• Problem to work on:
Read the records and gather each line that includes "endpoints".

Stored items:
_ _ _

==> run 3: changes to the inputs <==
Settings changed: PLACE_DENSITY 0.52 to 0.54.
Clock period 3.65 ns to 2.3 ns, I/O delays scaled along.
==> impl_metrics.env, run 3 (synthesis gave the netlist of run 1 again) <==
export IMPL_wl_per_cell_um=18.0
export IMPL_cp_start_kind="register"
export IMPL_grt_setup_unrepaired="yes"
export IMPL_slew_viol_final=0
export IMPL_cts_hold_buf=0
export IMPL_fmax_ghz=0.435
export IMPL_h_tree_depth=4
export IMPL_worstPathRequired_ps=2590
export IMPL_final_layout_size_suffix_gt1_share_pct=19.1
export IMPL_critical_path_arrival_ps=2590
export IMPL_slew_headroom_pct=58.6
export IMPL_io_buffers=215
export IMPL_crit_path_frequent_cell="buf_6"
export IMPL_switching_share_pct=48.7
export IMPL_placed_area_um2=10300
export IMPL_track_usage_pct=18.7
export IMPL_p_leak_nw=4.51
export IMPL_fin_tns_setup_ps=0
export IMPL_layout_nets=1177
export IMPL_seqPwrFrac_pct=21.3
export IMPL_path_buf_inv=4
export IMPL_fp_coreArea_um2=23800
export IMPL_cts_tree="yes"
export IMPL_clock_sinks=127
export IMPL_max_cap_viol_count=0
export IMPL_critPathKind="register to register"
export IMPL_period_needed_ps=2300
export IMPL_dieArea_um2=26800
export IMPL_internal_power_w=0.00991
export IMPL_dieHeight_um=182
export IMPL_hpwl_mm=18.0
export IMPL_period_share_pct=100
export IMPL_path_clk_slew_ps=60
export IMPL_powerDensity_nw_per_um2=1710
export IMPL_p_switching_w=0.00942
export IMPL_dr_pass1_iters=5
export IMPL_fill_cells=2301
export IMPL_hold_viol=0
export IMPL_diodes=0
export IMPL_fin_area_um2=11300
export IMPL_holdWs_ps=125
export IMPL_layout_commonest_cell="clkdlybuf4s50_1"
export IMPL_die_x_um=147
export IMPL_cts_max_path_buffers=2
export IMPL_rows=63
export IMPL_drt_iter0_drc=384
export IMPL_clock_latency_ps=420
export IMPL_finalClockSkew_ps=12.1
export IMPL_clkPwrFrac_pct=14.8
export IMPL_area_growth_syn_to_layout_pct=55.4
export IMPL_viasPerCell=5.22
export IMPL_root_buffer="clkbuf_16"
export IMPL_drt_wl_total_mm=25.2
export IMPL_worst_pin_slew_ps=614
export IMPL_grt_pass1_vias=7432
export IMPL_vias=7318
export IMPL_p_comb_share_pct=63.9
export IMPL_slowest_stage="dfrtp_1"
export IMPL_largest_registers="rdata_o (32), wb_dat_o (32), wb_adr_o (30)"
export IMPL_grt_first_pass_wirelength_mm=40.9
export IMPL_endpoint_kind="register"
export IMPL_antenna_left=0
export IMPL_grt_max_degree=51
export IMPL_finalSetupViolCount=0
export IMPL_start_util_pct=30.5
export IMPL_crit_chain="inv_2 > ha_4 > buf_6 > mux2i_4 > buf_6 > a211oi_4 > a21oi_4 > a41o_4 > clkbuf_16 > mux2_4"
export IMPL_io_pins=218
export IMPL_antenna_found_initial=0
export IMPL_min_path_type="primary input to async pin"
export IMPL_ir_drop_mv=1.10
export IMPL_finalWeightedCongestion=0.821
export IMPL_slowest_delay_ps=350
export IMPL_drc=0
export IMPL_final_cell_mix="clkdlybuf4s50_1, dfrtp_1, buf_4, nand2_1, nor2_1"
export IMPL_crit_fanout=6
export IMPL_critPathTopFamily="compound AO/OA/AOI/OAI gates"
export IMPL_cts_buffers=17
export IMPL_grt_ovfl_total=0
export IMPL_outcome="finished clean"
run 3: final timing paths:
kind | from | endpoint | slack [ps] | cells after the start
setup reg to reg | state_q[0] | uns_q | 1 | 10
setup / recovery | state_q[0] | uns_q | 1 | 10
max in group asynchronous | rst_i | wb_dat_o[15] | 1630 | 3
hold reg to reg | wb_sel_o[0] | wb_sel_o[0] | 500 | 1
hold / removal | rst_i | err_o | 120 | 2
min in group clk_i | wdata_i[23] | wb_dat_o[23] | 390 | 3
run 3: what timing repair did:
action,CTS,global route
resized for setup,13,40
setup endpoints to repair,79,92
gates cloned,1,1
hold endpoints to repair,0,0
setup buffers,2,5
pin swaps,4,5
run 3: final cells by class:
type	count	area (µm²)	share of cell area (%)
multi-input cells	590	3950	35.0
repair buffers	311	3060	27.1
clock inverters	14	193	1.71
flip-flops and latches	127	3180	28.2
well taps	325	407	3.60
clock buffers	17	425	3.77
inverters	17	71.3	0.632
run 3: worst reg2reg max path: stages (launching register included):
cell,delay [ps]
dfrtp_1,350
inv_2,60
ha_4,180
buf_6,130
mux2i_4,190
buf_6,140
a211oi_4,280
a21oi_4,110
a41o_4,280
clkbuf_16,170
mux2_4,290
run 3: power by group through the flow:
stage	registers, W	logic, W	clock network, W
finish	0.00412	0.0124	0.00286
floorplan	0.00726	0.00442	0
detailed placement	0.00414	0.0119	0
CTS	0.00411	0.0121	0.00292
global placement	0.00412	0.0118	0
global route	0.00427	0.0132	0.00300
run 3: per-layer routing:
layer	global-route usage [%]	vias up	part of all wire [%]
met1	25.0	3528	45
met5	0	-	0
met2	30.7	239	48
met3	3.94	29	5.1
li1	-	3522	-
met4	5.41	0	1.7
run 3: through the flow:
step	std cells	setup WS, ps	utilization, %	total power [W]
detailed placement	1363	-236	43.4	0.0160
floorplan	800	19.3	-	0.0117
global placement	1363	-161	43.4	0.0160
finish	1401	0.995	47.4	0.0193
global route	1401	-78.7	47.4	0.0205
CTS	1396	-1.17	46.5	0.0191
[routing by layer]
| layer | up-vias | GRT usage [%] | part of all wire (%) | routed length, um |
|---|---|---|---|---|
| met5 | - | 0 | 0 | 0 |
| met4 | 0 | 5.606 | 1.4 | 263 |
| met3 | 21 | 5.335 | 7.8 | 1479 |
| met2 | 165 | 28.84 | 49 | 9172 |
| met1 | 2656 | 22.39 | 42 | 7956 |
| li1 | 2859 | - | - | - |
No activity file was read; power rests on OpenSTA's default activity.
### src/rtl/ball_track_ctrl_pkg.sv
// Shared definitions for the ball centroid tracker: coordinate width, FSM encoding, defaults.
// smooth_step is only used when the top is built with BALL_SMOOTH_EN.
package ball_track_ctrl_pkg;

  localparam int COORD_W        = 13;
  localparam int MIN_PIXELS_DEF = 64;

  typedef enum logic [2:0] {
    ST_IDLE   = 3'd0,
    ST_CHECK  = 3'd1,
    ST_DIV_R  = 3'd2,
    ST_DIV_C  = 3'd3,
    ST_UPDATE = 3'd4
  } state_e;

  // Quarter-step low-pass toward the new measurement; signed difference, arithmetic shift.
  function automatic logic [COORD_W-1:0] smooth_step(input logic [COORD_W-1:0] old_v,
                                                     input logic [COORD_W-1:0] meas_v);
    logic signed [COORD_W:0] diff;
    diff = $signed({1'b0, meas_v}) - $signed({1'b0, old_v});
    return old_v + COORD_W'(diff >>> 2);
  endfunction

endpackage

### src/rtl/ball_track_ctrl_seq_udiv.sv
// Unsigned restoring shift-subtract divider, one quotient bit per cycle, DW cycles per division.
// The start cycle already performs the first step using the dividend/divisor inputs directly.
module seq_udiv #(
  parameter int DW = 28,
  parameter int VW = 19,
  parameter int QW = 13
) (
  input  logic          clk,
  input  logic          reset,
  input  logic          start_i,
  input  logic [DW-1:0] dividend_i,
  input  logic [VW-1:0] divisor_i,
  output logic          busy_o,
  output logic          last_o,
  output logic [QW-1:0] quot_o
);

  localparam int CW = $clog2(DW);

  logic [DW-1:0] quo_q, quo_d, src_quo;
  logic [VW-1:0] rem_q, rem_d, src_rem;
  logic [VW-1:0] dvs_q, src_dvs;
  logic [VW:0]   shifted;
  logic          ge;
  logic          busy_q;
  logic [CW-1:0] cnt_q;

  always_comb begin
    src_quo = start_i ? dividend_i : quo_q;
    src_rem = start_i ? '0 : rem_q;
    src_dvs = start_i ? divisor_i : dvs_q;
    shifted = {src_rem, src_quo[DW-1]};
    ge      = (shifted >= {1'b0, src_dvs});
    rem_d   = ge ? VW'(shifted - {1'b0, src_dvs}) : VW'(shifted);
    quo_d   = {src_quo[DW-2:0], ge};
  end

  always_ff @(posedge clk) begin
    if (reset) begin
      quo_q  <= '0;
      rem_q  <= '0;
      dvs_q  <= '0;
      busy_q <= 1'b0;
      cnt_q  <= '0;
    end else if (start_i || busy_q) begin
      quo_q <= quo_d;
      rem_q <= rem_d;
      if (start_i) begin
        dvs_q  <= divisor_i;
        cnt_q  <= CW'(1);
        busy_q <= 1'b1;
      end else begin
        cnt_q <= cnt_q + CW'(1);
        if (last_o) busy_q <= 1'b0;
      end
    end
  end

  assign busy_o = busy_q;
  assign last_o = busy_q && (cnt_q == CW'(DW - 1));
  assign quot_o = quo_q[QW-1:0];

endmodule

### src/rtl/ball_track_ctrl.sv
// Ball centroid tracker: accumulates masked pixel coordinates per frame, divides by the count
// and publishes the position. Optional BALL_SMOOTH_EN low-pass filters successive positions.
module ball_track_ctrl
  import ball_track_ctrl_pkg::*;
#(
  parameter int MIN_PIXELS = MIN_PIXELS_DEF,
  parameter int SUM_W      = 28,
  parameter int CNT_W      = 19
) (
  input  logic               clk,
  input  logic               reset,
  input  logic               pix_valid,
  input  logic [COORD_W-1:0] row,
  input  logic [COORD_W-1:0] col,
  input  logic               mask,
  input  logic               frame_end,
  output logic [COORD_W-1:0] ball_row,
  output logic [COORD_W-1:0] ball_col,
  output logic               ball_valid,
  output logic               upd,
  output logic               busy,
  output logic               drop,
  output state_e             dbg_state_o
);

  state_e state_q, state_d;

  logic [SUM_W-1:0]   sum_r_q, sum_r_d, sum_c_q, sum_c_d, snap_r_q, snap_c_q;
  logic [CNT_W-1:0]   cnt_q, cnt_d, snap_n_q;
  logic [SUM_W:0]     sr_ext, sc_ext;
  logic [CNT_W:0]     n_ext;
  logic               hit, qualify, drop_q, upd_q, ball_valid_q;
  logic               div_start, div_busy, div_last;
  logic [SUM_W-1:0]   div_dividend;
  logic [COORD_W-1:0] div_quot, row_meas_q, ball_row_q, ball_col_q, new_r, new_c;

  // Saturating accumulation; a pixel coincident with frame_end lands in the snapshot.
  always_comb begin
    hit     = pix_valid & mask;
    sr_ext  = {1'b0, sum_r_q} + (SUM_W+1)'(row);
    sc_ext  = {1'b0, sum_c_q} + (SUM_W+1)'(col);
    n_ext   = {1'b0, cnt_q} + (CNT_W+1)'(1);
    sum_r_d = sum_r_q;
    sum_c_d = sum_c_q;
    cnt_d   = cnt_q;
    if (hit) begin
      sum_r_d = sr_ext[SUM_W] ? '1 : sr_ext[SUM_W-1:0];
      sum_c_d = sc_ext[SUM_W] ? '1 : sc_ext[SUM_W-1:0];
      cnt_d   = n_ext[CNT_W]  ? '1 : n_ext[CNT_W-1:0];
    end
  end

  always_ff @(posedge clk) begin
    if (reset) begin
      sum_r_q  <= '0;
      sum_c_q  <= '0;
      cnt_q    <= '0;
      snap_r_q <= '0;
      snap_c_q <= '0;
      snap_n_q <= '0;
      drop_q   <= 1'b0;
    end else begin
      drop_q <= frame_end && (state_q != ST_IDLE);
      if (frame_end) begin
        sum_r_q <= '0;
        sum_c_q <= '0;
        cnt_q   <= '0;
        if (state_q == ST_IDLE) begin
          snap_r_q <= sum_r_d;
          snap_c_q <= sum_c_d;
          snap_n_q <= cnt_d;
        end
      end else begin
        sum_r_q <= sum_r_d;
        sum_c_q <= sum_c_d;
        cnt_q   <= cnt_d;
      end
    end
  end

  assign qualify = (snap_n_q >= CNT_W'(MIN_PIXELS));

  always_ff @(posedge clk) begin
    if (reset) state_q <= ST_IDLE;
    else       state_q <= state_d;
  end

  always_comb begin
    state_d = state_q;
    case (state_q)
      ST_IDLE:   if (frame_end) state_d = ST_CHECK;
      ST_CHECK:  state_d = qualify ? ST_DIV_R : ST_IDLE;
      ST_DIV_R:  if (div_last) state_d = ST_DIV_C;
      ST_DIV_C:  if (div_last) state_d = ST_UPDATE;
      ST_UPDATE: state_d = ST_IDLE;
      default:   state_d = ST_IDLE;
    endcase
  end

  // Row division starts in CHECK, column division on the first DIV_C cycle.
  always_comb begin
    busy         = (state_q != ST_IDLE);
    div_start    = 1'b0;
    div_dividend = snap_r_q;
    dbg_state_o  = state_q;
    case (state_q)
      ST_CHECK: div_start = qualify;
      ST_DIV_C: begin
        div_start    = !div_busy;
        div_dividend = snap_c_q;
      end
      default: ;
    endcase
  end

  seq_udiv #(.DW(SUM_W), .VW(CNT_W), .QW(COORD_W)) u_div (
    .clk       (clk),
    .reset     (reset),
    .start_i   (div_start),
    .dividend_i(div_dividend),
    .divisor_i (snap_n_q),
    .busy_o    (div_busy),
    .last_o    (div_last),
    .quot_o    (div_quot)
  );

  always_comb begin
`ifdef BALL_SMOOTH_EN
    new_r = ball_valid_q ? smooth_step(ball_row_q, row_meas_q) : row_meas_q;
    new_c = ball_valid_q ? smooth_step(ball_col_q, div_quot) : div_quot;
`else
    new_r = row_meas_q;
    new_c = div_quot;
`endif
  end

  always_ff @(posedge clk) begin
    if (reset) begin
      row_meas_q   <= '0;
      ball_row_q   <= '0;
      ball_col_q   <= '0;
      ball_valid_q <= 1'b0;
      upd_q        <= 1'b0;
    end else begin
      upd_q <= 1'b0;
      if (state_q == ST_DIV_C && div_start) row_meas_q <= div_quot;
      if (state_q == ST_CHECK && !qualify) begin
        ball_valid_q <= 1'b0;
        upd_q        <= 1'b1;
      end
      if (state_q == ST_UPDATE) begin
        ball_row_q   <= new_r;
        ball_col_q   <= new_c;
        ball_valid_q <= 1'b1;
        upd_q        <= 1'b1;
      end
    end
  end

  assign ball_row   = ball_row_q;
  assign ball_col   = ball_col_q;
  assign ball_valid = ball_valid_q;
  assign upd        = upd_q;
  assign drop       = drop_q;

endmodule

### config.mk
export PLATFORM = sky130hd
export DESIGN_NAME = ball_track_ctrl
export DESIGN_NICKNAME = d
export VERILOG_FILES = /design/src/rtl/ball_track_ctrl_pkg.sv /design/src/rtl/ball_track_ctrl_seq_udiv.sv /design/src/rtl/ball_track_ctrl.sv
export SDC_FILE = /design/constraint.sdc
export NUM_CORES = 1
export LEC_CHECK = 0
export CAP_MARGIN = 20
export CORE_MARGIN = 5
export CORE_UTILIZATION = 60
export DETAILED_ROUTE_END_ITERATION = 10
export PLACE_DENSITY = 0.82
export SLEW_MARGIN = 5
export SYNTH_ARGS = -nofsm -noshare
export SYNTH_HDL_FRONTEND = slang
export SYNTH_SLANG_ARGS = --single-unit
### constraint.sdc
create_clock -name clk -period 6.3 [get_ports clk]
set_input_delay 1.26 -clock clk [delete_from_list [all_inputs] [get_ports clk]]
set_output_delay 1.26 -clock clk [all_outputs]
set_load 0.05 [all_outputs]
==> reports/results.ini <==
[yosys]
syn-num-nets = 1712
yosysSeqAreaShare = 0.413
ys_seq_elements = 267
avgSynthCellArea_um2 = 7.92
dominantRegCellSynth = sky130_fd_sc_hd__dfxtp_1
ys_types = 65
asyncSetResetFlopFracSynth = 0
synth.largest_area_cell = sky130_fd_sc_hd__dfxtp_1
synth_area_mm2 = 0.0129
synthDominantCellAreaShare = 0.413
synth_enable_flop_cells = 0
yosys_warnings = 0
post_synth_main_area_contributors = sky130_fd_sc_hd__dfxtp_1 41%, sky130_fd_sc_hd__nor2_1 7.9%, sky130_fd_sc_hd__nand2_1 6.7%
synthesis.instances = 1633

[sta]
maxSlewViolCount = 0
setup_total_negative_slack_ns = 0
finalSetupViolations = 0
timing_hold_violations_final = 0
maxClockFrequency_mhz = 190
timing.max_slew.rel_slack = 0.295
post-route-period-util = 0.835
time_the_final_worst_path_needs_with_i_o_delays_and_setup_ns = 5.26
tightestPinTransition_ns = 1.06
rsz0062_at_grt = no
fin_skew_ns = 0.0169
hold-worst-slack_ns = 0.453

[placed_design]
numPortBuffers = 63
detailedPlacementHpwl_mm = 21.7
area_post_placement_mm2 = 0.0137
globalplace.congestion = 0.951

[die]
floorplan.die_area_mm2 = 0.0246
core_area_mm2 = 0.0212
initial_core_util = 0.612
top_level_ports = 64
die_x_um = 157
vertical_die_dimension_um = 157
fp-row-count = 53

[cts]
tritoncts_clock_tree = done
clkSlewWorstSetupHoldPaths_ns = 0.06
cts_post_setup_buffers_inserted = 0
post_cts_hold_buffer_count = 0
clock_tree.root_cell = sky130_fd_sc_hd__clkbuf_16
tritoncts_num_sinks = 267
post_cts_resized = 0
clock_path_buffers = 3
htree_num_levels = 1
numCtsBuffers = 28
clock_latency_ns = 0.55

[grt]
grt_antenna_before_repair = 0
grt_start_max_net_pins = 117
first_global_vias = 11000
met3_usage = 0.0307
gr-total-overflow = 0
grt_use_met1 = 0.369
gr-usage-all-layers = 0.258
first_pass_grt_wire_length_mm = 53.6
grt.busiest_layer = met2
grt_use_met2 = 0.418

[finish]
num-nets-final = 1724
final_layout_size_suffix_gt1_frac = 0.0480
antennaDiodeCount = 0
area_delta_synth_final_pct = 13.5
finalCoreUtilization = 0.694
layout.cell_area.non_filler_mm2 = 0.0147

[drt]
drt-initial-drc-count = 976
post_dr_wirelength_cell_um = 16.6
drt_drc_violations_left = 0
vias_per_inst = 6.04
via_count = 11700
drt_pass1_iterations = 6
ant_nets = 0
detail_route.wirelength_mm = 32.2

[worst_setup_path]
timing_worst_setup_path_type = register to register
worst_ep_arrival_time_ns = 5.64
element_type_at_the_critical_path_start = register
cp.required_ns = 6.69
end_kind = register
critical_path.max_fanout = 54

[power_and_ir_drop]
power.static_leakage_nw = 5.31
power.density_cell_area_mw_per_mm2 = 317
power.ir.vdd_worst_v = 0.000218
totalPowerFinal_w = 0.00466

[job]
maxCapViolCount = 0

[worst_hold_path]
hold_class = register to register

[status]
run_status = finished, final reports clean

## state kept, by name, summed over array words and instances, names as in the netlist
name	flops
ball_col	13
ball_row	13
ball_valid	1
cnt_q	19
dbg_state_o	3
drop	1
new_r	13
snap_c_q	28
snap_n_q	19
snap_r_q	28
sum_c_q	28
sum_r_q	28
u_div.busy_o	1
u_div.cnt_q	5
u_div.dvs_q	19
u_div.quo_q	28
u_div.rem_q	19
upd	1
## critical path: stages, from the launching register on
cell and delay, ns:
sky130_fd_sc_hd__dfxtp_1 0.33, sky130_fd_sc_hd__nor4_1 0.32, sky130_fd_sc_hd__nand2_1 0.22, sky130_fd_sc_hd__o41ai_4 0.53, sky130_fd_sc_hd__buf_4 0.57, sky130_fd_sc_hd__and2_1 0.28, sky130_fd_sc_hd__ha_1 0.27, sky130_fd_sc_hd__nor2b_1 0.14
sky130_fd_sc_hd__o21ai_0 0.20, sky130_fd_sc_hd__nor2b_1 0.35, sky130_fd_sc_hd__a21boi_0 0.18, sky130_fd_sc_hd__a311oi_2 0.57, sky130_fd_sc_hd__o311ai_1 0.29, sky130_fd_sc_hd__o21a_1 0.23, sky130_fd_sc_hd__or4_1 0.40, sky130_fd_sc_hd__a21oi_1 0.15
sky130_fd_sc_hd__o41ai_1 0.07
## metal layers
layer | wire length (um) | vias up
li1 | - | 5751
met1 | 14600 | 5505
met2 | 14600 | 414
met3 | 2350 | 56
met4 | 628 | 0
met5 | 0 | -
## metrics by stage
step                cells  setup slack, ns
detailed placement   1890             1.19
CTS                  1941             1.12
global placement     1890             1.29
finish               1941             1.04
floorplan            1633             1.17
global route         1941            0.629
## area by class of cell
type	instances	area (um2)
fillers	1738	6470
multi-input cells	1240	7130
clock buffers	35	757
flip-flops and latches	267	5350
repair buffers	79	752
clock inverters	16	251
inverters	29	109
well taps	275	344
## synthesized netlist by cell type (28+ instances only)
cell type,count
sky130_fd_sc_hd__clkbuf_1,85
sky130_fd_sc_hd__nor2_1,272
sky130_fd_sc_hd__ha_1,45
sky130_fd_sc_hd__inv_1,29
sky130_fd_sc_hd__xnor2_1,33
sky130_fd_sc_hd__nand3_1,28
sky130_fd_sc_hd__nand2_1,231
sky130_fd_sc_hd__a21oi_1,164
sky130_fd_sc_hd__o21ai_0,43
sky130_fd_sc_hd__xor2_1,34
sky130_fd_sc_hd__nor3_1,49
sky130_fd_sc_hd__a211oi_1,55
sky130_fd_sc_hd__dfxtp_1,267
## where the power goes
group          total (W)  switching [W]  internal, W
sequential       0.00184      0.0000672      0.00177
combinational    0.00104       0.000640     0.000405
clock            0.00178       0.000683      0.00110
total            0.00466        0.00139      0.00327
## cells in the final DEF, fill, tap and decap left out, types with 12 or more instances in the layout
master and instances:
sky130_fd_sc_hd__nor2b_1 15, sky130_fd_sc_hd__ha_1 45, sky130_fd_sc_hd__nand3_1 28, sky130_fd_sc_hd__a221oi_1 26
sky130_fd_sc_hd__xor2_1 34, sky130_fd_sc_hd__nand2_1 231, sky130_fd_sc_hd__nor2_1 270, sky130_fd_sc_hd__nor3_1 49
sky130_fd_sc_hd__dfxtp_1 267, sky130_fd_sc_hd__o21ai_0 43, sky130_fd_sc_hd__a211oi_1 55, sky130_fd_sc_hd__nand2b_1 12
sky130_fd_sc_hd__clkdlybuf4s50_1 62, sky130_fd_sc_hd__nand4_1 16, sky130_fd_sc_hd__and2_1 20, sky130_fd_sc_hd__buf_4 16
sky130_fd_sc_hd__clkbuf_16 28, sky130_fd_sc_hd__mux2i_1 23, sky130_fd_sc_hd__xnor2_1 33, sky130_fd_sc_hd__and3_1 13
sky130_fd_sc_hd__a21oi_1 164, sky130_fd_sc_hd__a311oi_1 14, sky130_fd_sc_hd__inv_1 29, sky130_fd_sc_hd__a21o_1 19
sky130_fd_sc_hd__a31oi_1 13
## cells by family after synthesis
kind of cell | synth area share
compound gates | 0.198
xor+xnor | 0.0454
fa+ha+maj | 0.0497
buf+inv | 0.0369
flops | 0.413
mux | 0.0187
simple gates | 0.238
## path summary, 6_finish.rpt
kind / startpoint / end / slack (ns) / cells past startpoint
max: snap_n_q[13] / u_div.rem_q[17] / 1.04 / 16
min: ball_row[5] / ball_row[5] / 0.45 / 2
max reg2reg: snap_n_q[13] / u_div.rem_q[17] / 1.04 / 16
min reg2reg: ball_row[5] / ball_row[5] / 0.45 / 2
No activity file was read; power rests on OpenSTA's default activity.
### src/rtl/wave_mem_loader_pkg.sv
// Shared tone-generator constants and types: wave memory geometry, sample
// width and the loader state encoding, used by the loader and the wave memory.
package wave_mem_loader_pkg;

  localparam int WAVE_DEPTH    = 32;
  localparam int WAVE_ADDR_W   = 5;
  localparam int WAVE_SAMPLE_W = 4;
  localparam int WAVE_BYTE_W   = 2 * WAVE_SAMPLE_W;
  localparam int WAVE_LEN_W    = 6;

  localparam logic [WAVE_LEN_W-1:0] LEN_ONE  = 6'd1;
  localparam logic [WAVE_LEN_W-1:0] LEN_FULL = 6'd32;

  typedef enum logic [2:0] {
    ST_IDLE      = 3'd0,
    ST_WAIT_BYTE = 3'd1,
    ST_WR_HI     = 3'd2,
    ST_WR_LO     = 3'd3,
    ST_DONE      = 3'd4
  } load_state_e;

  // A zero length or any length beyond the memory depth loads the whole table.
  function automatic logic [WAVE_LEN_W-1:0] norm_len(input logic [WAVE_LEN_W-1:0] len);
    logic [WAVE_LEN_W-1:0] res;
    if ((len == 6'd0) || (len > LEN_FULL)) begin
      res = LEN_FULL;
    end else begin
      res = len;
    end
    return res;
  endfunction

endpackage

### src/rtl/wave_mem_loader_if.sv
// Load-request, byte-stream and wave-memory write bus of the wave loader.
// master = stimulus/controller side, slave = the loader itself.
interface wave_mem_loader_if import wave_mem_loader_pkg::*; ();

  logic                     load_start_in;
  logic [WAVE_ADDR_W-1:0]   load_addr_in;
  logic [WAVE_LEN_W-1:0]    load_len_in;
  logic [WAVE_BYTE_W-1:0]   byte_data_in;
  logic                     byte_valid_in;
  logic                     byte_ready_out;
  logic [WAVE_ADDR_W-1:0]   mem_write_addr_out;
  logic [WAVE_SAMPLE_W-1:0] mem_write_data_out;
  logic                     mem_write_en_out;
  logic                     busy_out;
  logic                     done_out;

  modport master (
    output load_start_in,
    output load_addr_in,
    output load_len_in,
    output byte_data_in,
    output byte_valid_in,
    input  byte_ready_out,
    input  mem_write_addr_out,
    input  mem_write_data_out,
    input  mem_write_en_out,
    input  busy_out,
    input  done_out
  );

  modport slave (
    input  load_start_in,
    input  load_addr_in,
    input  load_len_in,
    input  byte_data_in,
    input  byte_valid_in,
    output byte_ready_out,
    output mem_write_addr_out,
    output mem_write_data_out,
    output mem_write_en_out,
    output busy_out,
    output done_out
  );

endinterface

_ _ _

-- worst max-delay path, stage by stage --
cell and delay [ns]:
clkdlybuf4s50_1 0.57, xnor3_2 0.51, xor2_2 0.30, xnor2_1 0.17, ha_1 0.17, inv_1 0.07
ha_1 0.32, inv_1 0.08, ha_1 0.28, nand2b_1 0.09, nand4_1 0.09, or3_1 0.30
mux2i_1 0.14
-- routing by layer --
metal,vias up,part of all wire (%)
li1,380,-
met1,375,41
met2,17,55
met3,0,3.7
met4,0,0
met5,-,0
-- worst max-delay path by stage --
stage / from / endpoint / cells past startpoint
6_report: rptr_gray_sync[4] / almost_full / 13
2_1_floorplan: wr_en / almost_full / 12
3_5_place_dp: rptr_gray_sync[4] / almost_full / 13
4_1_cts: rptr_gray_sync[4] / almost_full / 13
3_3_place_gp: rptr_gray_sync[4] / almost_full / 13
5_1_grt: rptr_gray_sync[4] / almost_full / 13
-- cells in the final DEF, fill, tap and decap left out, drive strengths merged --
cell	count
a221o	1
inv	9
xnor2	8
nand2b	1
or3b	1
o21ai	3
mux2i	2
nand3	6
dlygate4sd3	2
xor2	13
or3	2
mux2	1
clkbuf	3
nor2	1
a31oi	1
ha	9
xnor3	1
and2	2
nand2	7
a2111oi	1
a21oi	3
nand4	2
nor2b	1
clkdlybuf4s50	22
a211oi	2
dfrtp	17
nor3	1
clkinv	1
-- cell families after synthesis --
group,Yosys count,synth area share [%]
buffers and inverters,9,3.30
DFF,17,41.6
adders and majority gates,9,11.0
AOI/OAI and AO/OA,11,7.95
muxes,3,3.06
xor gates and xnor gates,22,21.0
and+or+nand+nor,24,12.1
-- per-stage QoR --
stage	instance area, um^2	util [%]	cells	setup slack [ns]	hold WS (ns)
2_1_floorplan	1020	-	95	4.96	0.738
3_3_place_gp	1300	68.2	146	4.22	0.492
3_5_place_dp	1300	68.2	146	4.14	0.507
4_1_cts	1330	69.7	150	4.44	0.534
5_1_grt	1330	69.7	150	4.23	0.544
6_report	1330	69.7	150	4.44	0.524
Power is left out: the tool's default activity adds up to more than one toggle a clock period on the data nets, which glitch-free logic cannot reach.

_ _ _

• The answer:
setup endpoints to repair,79,92
hold endpoints to repair,0,0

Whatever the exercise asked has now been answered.